• [Exercise]
Your task is to copy every line of the entries that contains "after".

• [Data for analysis]
══════════════════════════════
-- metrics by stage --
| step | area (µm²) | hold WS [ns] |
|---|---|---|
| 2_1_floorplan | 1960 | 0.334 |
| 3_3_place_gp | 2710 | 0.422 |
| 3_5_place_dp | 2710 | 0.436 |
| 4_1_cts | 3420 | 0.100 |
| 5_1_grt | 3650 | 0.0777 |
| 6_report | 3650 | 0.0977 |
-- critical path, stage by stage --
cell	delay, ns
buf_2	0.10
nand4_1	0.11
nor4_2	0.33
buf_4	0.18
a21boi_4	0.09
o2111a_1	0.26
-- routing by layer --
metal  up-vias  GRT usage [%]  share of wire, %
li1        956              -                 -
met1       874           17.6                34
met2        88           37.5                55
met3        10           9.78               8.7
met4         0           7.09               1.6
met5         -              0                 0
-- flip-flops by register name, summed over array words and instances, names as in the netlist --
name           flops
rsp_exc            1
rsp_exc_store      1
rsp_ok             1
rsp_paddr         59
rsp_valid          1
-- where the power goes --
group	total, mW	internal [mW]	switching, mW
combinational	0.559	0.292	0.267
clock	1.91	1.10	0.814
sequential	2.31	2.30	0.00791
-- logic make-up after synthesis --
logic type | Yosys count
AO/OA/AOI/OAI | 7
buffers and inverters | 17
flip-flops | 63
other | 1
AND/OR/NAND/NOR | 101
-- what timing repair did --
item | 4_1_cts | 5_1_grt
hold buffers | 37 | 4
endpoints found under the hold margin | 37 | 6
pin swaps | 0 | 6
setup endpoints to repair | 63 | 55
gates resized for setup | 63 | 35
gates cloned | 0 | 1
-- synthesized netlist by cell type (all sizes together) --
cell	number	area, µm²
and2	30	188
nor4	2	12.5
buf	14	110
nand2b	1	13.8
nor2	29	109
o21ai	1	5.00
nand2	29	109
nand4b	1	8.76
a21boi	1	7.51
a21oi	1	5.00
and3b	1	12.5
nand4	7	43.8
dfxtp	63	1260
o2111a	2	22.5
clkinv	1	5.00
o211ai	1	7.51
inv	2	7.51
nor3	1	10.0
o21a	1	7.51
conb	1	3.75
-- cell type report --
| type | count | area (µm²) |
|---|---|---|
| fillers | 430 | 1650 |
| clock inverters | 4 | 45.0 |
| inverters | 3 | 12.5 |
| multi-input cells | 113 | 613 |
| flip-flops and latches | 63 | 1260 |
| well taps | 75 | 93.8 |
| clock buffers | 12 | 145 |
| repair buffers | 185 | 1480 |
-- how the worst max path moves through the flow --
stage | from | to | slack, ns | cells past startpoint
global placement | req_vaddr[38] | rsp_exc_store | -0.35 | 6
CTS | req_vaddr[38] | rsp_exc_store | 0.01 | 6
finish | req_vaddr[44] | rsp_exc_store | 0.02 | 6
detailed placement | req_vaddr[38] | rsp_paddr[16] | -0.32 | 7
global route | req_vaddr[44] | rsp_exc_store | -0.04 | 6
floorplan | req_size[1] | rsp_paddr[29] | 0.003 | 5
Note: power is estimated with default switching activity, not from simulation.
══════════════════════════════
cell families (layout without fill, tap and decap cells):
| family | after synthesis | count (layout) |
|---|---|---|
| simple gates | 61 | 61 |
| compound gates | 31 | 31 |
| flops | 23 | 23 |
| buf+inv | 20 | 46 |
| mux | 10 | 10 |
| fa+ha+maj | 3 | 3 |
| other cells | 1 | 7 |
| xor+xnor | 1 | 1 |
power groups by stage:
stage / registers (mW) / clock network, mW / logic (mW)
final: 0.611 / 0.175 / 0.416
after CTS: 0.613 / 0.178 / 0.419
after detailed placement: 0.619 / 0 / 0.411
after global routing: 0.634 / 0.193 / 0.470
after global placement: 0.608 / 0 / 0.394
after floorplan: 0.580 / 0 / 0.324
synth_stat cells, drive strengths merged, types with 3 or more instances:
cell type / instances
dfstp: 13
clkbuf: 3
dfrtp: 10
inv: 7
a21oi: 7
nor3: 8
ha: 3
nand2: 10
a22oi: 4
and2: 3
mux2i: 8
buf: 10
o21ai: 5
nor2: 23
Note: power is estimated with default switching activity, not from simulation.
══════════════════════════════
• [Result of the task]
-- logic make-up after synthesis --
| family | after synthesis | count (layout) |
after CTS: 0.613 / 0.178 / 0.419
after detailed placement: 0.619 / 0 / 0.411
after global routing: 0.634 / 0.193 / 0.470
after global placement: 0.608 / 0 / 0.394
after floorplan: 0.580 / 0 / 0.324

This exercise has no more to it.